NIST simulates fast, accurate DNA sequencing through graphene nanopore
Researchers at the National Institute of Standards and Technology (NIST) have simulated a new concept for rapid, accurate gene sequencing by pulling a DNA molecule through a tiny, chemically activated hole in graphene—an ultrathin sheet of carbon atoms—and detecting changes in electrical current.
The NIST study suggests the method could identify about 66 billion bases—the smallest units of genetic information—per second with 90 percent accuracy and no false positives. If demonstrated experimentally, the NIST method might ultimately be faster and cheaper than conventional DNA sequencing, meeting a critical need for applications such as forensics.
Conventional sequencing, developed in the 1970s, involves separating, copying, labeling and reassembling pieces of DNA to read the genetic information. The new NIST proposal is a twist on the more recent "nanopore sequencing" idea of pulling DNA through a hole in specific materials, originally a protein. This concept—pioneered 20 years ago at NIST—is based on the passage of electrically charged particles (ions) through the pore. The idea remains popular but poses challenges such as unwanted electrical noise, or interference, and inadequate selectivity.
By contrast, NIST's new proposal is to create temporary chemical bonds and rely on graphene's capability to convert the mechanical strains from breaking those bonds into measurable blips in electrical current.
"This is essentially a tiny strain sensor," says NIST theorist Alex Smolyanitsky, who came up with the idea and led the project. "We did not invent a complete technology. We outlined a new physical principle that can potentially be far superior to anything else out there."
Graphene is popular in nanopore-sequencing proposals due to its electrical properties and miniaturized thin-film structure. In the new NIST method, a graphene nanoribbon (4.5 by 15.5 nanometers) has several copies of a base attached to the nanopore (2.5 nm wide). DNA's genetic code is built from four kinds of bases, which bond in pairs as cytosine-guanine and thymine-adenine.
In simulations (see accompanying animation) of how the sensor would perform at room temperature in water, cytosine is attached to the nanopore to detect guanine. A single-strand (unzipped) DNA molecule is pulled through the pore. When guanine passes by, hydrogen bonds form with the cytosine. As the DNA continues moving, the graphene is yanked and then slips back into position as the bonds break.
The NIST study focused on how this strain affects graphene's electronic properties and found that temporary changes in electrical current indeed indicate that a target base has just passed by. To detect all four bases, four graphene ribbons, each with a different base inserted in the pore, could be stacked vertically to create an integrated DNA sensor.

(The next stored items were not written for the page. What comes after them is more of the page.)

`src/rtl/pong_engine.sv`:
```
// pong_engine: Pong game-state core (ball, paddles, scoring, serve and game-over sequencing)
module pong_engine #(
    parameter int TICK_DIV    = 833333,
    parameter int SERVE_TICKS = 30,
    parameter int WIN_SCORE   = 7
) (
    input  logic       clk,
    input  logic       rst,
    input  logic       start,
    input  logic       p1_up,
    input  logic       p1_dn,
    input  logic       p2_up,
    input  logic       p2_dn,
    output logic [5:0] bx,
    output logic [5:0] by,
    output logic [5:0] p1y,
    output logic [5:0] p2y,
    output logic [3:0] sc1,
    output logic [3:0] sc2,
    output logic       game_over,
    output logic       winner,
    output logic [2:0] state
);
    localparam int TW = $clog2(TICK_DIV);
    localparam int SW = $clog2(SERVE_TICKS + 1);

    typedef enum logic [2:0] {
        IDLE     = 3'd0,
        SERVE    = 3'd1,
        PLAY     = 3'd2,
        POINT    = 3'd3,
        GAMEOVER = 3'd4
    } state_t;

    state_t cur, nxt;
    logic [TW-1:0] tcnt;
    logic [SW-1:0] scnt, scnt_n;
    logic tick, dx, dy, dx_n, dy_n, scorer, scorer_n, game_over_n, winner_n;
    logic at_edge, hit, hdx, vdy;
    logic [5:0] bx_n, by_n, p1y_n, p2y_n, p1_mv, p2_mv, bx_mv, by_mv;
    logic [3:0] sc1_n, sc2_n, sc_new;

    // Paddle step with clamping to the legal 5..58 range; opposing buttons cancel.
    function automatic logic [5:0] paddle(input logic [5:0] p, input logic up, input logic dn);
        return (up && !dn && p > 6'd5) ? p - 6'd1 : (dn && !up && p < 6'd58) ? p + 6'd1 : p;
    endfunction

    // dx/dy and scorer use 1 for +1 / player 2 and 0 for -1 / player 1.
    assign tick    = tcnt == TW'(TICK_DIV - 1);
    assign state   = cur;
    assign p1_mv   = paddle(p1y, p1_up, p1_dn);
    assign p2_mv   = paddle(p2y, p2_up, p2_dn);
    assign at_edge = dx ? bx == 6'd61 : bx == 6'd2;
    assign hit     = dx ? (by >= p2y && by <= p2y + 6'd5) : (by >= p1y && by <= p1y + 6'd5);
    assign hdx     = at_edge ? ~dx : dx;
    assign vdy     = dy ? by != 6'd63 : by == 6'd0;
    assign bx_mv   = hdx ? bx + 6'd1 : bx - 6'd1;
    assign by_mv   = vdy ? by + 6'd1 : by - 6'd1;
    assign sc_new  = (scorer ? sc2 : sc1) + 4'd1;

    // Next-state and next-value logic for the game sequencer and datapath.
    always_comb begin
        nxt         = cur;
        bx_n        = bx;
        by_n        = by;
        dx_n        = dx;
        dy_n        = dy;
        p1y_n       = p1y;
        p2y_n       = p2y;
        sc1_n       = sc1;
        sc2_n       = sc2;
        scnt_n      = scnt;
        scorer_n    = scorer;
        game_over_n = game_over;
        winner_n    = winner;
        case (cur)
            IDLE, GAMEOVER: begin
                if (start) begin
                    nxt         = SERVE;
                    sc1_n       = '0;
                    sc2_n       = '0;
                    game_over_n = 1'b0;
                    bx_n        = 6'd31;
                    by_n        = 6'd32;
                    dx_n        = 1'b1;
                    dy_n        = 1'b1;
                    scnt_n      = '0;
                end
            end
            SERVE: begin
                if (tick) begin
                    p1y_n  = p1_mv;
                    p2y_n  = p2_mv;
                    scnt_n = scnt + SW'(1);
                    nxt    = scnt == SW'(SERVE_TICKS - 1) ? PLAY : SERVE;
                end
            end
            PLAY: begin
                if (tick) begin
                    p1y_n = p1_mv;
                    p2y_n = p2_mv;
                    if (at_edge && !hit) begin
                        nxt      = POINT;
                        scorer_n = ~dx;
                    end else begin
                        bx_n = bx_mv;
                        by_n = by_mv;
                        dx_n = hdx;
                        dy_n = vdy;
                    end
                end
            end
            POINT: begin
                sc1_n = scorer ? sc1 : sc_new;
                sc2_n = scorer ? sc_new : sc2;
                if (sc_new == 4'(WIN_SCORE)) begin
                    nxt         = GAMEOVER;
                    game_over_n = 1'b1;
                    winner_n    = scorer;
                end else begin
                    nxt    = SERVE;
                    bx_n   = 6'd31;
                    by_n   = 6'd32;
                    dx_n   = ~scorer;
                    scnt_n = '0;
                end
            end
            default: nxt = IDLE;
        endcase
    end

    // State, tick divider and every registered output.
    always_ff @(posedge clk or posedge rst) begin
        if (rst) begin
            cur       <= IDLE;
            tcnt      <= '0;
            scnt      <= '0;
            bx        <= 6'd31;
            by        <= 6'd32;
            dx        <= 1'b1;
            dy        <= 1'b1;
            p1y       <= 6'd29;
            p2y       <= 6'd29;
            sc1       <= '0;
            sc2       <= '0;
            scorer    <= 1'b0;
            game_over <= 1'b0;
            winner    <= 1'b0;
        end else begin
            cur       <= nxt;
            tcnt      <= tick ? '0 : tcnt + TW'(1);
            scnt      <= scnt_n;
            bx        <= bx_n;
            by        <= by_n;
            dx        <= dx_n;
            dy        <= dy_n;
            p1y       <= p1y_n;
            p2y       <= p2y_n;
            sc1       <= sc1_n;
            sc2       <= sc2_n;
            scorer    <= scorer_n;
            game_over <= game_over_n;
            winner    <= winner_n;
        end
    end
endmodule

```
`config.mk`:
```
export PLATFORM = sky130hd
export DESIGN_NAME = pong_engine
export DESIGN_NICKNAME = d
export VERILOG_FILES = /design/src/rtl/pong_engine.sv
export SDC_FILE = /design/constraint.sdc
export NUM_CORES = 1
export LEC_CHECK = 0
export BUFFER_PORTS_ARGS = -buffer_cell sky130_fd_sc_hd__buf_2
export CAP_MARGIN = 20
export CORE_MARGIN = 2
export CORE_UTILIZATION = 40
export DETAILED_ROUTE_END_ITERATION = 12
export PLACE_DENSITY = 0.66
export SYNTH_ARGS = -nofsm -noshare
export SYNTH_HDL_FRONTEND = slang
export SYNTH_SLANG_ARGS = --single-unit
export TNS_END_PERCENT = 30
```
`constraint.sdc`:
```
create_clock -name clk -period 4.38 [get_ports clk]
set_input_delay 0.657 -clock clk [delete_from_list [all_inputs] [get_ports clk]]
set_output_delay 0.657 -clock clk [all_outputs]
set_load 0.02 [all_outputs]
```
# After elaboration in Yosys (flattened, before gate mapping)
# Index checks and enable logic that the tools add are counted.
# Widths: inputs -> output; s select.
[op_classes] n_bitwise=2 magnitude_cmp=8 n_eq_ne=19 addsub=13 reduce_logical=37 muxes=49
[ops] cell="$mux 6" count=14
[ops] cell="$pmux 6 s3" count=2
[ops] cell="$add 6x1->6 const B" count=4
[ops] cell="$sub 6x1->6 const B" count=4
[ops] cell="$add 20x1->20 const B" count=1
[ops] cell="$eq 20x20->1 const B" count=1
[ops] cell="$mux 20" count=1
[ops] cell="$ne 2x2->1 const B" count=9
[ops] cell="$reduce_and 3->1" count=6
[ops] cell="$mux 4" count=4
[ops] cell="$pmux 4 s2" count=2
[ops] cell="$mux 3" count=5
[ops] cell="$mux 5" count=3
[ops] cell="$pmux 5 s3" count=1
[ops] cell="$add 6x3->6 const B" count=2
[ops] cell="$ge 6x6->1" count=2
[ops] cell="$gt 6x3->1 const B" count=2
[ops] cell="$le 6x6->1" count=2
[ops] cell="$lt 6x6->1 const B" count=2
[ops] cell="$mux 1" count=12
[ops] cell="$pmux 3 s4" count=1
[ops] cell="$reduce_and 4->1" count=3
[ops] cell="$logic_and 1x1->1" count=11
[ops] cell="$reduce_bool 2->1" count=4
[ops] cell="other kinds (21)" count=30
[totals] out_inout_bits=37 in_bits=7 word_cells=142 ff_bits=65

# Logic depth before layout (Yosys ltp)
[depth] word_depth=9 ltp_mapped=11 ltp_nobuf=11

# Worst setup path before layout
# Ideal clock, no wire load.
[synth_path] path_type="reg2reg" from="register p1y[0]" to="register p1y[5]" n_path_buf=0 t_arrival_ps=2694 synth_period_minus_slack_ps=2816 t_required_ps=4257 setup_slack_ps=1564 stages_incl_launch_ff=12 setup_time_ps=123 cell_sequence="dfstp_2 > inv_1 > ha_1 > o31a_1 > nor3b_2 > ha_1 > a21o_1 > a21oi_1 > o21ai_0 > xnor2_1 > nor2_1 > xnor2_1"
[synth_via] elab_chain_cells=4 word_cells_on_any_way=10 cone_classes="add/sub (2); order compare (2); mux (2); reduce/logical (4)"
[synth_rtl] element="start, declared" line_no="16" text="output logic [5:0] p1y,"
[synth_rtl] element="start signal, assigned" line_no="157" text="p1y <= p1y_n;"
[synth_rtl] element="$gt 6x3->1 / $lt 6x6->1 (equally long branches)" line_no="45" text="return (up && !dn && p > 6'd5) ? p - 6'd1 : (dn && !up && p < 6'd58) ? p + 6'd1 : p;"
[synth_rtl] element="$logic_and 1x1->1" line_no="45"
[synth_rtl] element="$reduce_bool 2->1 (no line)"
[synth_rtl] element="$reduce_and 3->1 (no line)"
# Several ways; a longest one is shown, not always the timed one. The select of a mux whose other input is x is not followed.
# A chain may end at the register's enable or synchronous reset.

# Final worst setup path
[layout_path] from="register by[1]" to="register by[5]"
[layout_via] elab_chain_cells=7 word_cells_on_any_way=20 cone_classes="add/sub (2); order compare (4); eq/ne (2); mux (6); reduce/logical (6)"
[layout_rtl] element="start, declared" line_no="15" text="output logic [5:0] by,"
[layout_rtl] element="start signal, assigned" line_no="154" text="by <= by_n;"
[layout_rtl] element="$ge 6x6->1 / $le 6x6->1 (equally long branches)" line_no="54" text="assign hit = dx ? (by >= p2y && by <= p2y + 6'd5) : (by >= p1y && by <= p1y + 6'd5);"
[layout_rtl] element="$logic_and 1x1->1" line_no="54"
[layout_rtl] element="$mux 1" line_no="54"
[layout_rtl] element="$logic_not 1->1" line_no="102" text="if (at_edge && !hit) begin"
[layout_rtl] element="$logic_and 1x1->1" line_no="102"
[layout_rtl] element="$ne 2x2->1 (no line)"
[layout_rtl] element="$reduce_and 5->1 (no line)"
# Several ways; a longest one is shown, not always the timed one. The select of a mux whose other input is x is not followed.

==> impl_metrics.yaml <==
status:
  status: "finished clean"
worst_setup_path:
  ff2ff_path_depth: 11
  reg2reg_to: "by[5]$_DFFE_PP1P_"
  critPathBufInv: 1
  crit_path_top_delay_cell: "dfrtp_1"
  cp_num_cells: 11
  r2r_start: "by[1]$_DFFE_PP0P_"
  path_max_fanout: 10
  crit_top_cell: "a21oi_1"
  cp.required_ns: 4.62
  arrival_ns: 3.33
  r2r_setup_slack_ns: 1.29
  critPathTopFamily: "compound AO/OA/AOI/OAI gates"
  startpoint_type: "flop"
  setup.worst_path.end: "by[5]$_DFFE_PP1P_"
  cpPeakStageDelay_ns: 0.53
  endpoint_kind: "flop"
  path_cells: "nor4_1 > a21oi_1 > a21oi_1 > inv_1 > ha_1 > a211oi_1 > o21bai_1 > a21oi_1 > xnor2_1 > a2111oi_0 > a211oi_1"
  critPathKind: "reg2reg"
  crit_path_start: "by[1]$_DFFE_PP0P_"
cells_and_area:
  final_cells: 692
  final_cell_mix: "52 x ha_1, 49 x dfrtp_1, 43 x buf_2"
  final_common_cell: "ha_1"
  diodes: 0
  layout-drive-gt1-share_pct: 17.9
  finalNetCount: 607
  fin_area_mm2: 0.00540
  area_growth_pct: 12.7
floorplanning:
  initial_core_util_pct: 41.4
  num_rows: 39
  chipWidth_um: 113
  coreArea_mm2: 0.0116
  dieHeight_um: 113
  die-area_mm2: 0.0129
  pin_count: 44
place:
  gp_congestion: 0.829
  post-place-ws_ns: 1.29
  place_inst: 676
  portBuffers: 43
  hpwl_um: 7810
  place_area_mm2: 0.00512
yosys:
  post_synth.cell_area_avg_um2: 9.59
  ys_ff_latch: 65
  yosysTopAreaCellShare_pct: 25.6
  netlist_top_cells_area: "dfrtp_1 26%, ha_1 14%, dfstp_2 8.8%"
  syn_inst: 499
  ys.flop_type: "dfrtp_1"
  synth.cell_area_mm2: 0.00479
  ys_warn_count: 0
  syn_nets: 562
  yosysTopAreaCell: "dfrtp_1"
  synth-seq-area-share_pct: 34.4
  synth_cell_type_count: 76
  synth_edf_count: 0
  async_flop_share_pct: 100
power:
  clock_power_share_pct: 43.8
  ir_worst_vdd_mv: 0.161
  p_sw_uw: 413
  swShare_pct: 26.9
  p_comb_share_pct: 14.0
  p_leak_nw: 2.55
  pwr_density_cell_mw_per_mm2: 285
  internal_power_mw: 1.12
  sequentialPowerShare_pct: 42.2
clock_tree:
  post_cts_resized: 0
  cts_buffers: 9
  clock-root-buffer: "clkbuf_16"
  htree_levels: 3
  cts_sinks: 65
  cts.clk_slew.worst_paths_ns: 0.06
  cts_hold_buf: 0
  clkLatencyLatePin_ns: 0.34
  cts_setup_buffers: 0
  cts_tree: "done"
  cts_max_path_buffers: 2
sta:
  rsz0062_at_grt: "no"
  tightest_slew_ns: 0.704
  fmax_mhz: 324
  holdWs_ns: 0.390
  slew-limit-headroom_pct: 52.9
  slew_viol_final: 0
  final.setup_skew_ns: 0.0121
  min_period_over_period_pct: 70.5
  setup-violations-final: 0
  tns_ns: 0
  layout_min_cycle_time_ns: 3.09
  setup_slack_ns: 1.29
  hold_viol_final: 0
route:
  drc_errors: 0
  vias: 3822
  dr.pass1.iters: 4
  drt_iter0_markers: 203
  wl_um: 10700
  avgRoutedWirePerCell_um: 15.5
  vias_per_cell: 5.52
  final_antenna_net_count: 0
grt:
  first_global_vias: 3814
  grtUsageTotal_pct: 17.7
  top_usage_layer: "met2"
  use_met3_pct: 4.57
  antenna_found_initial: 0
  met2_usage_pct: 28.7
  grt_max_degree: 40
  grt-ovfl-total: 0
  grt_pass1_wl_um: 18500
  grt_util_met1_pct: 23.3
job:
  maxCapViolations: 0
worst_hold_path:
  hp-class: "in2async"
[sequential cells by signal, summed over array words and instances (netlist names)]
signal     flops
p1y            6
dx             1
by             6
state          3
sc2            4
scorer         1
game_over      1
bx             6
scnt           5
tcnt          20
sc1            4
winner         1
dy             1
p2y            6
[power by group through the flow]
stage | Clock (mW) | Combinational [mW] | Sequential [mW]
after floorplan | 0 | 0.170 | 0.651
after global placement | 0 | 0.205 | 0.657
after detailed placement | 0 | 0.213 | 0.658
after CTS | 0.692 | 0.215 | 0.648
after global routing | 0.723 | 0.244 | 0.651
final | 0.674 | 0.216 | 0.648
[worst reg2reg max path: cells and delay by family, from the launching register on]
kind	cells	cell delay, ns
AO/OA/AOI/OAI	7	1.52
AND/OR/NAND/NOR	1	0.34
XOR/XNOR	1	0.09
adder cells (fa/ha/maj)	1	0.34
flip-flops	1	0.53
buffers and inverters	1	0.18
[how the worst min path moves through the flow]
stage | start | end | slack (ns) | cells past startpoint
detailed placement | game_over$_DFFE_PP0P_ | game_over$_DFFE_PP0P_ | 0.47 | 1
global route | rst | tcnt[9]$_DFF_PP0_ | 0.44 | 2
finish | rst | tcnt[10]$_DFF_PP0_ | 0.39 | 2
global placement | game_over$_DFFE_PP0P_ | game_over$_DFFE_PP0P_ | 0.46 | 1
floorplan | tcnt[6]$_DFF_PP0_ | tcnt[6]$_DFF_PP0_ | 0.46 | 1
CTS | rst | tcnt[10]$_DFF_PP0_ | 0.41 | 2
[stage by stage]
step	power (mW)	util (%)
after floorplan	0.821	-
after global placement	0.861	44.3
after detailed placement	0.871	44.3
after CTS	1.55	46.7
after global routing	1.62	46.7
final	1.54	46.7
[final cells by class]
type / count / area, um2
Inverter: 38 / 143
Clock inverter: 2 / 12.5
Sequential cell: 65 / 1650
Clock buffer: 14 / 264
Tap cell: 143 / 179
Multi-Input combinational cell: 384 / 2910
Fill cell: 1065 / 6170
Timing Repair Buffer: 46 / 238
[logic make-up (layout without fill, tap and decap cells)]
| group | count (synthesis) | after routing | share of synthesized area (%) |
|---|---|---|---|
| AO/OA/AOI/OAI | 127 | 127 | 18.6 |
| XOR/XNOR | 51 | 51 | 9.33 |
| adder cells (fa/ha/maj) | 56 | 56 | 15.3 |
| buffers and inverters | 50 | 100 | 4.73 |
| flip-flops | 65 | 65 | 34.4 |
| multiplexers | 8 | 8 | 1.78 |
| AND/OR/NAND/NOR | 142 | 142 | 15.9 |
[synth_stat cells, types with 4 or more instances]
library cell   n
dfrtp_1       49
nand2_1       35
nand2b_1       4
nand4_1       13
xor2_1        24
nor3_1         6
o21ai_0       30
xnor2_1       27
mux2i_1        4
a21oi_1       28
nor4_1         4
a211oi_1       6
nand3_1       15
and2_1         4
nor2_1        36
a21o_1        11
inv_1         37
ha_1          52
o211ai_1       5
clkbuf_1       5
fa_1           4
dfstp_2       16
[routing by layer]
| metal | wire (um) | part of all wire [%] | vias to the layer above |
|---|---|---|---|
| met4 | 78 | 0.73 | 0 |
| met5 | 0 | 0 | - |
| met2 | 5060 | 47 | 77 |
| met1 | 5130 | 48 | 1848 |
| li1 | - | - | 1892 |
| met3 | 444 | 4.1 | 5 |
(Power assumes the default switching activity.)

The researchers combined simulated data with theory to estimate levels of measurable signal variations. Signal strength was in the milliampere range, stronger than in the earlier ion-current nanopore methods. Based on the performance of 90 percent accuracy without any false positives (i.e., errors were due to missed bases rather than wrong ones), the researchers suggest that four independent measurements of the same DNA strand would produce 99.99 percent accuracy, as required for sequencing the human genome.
The study authors concluded that the proposed method shows "significant promise for realistic DNA sensing devices" without the need for advanced data processing, microscopes, or highly restricted operating conditions. Other than attaching bases to the nanopore, all sensor components have been demonstrated experimentally by other research groups. Theoretical analysis suggests that basic electronic filtering methods could isolate the useful electrical signals. The proposed method could also be used with other strain-sensitive membranes, such as molybdenum disulfide.
About half of the simulations were performed by a co-author at the University of Groningen in the Netherlands. The rest were done at NIST.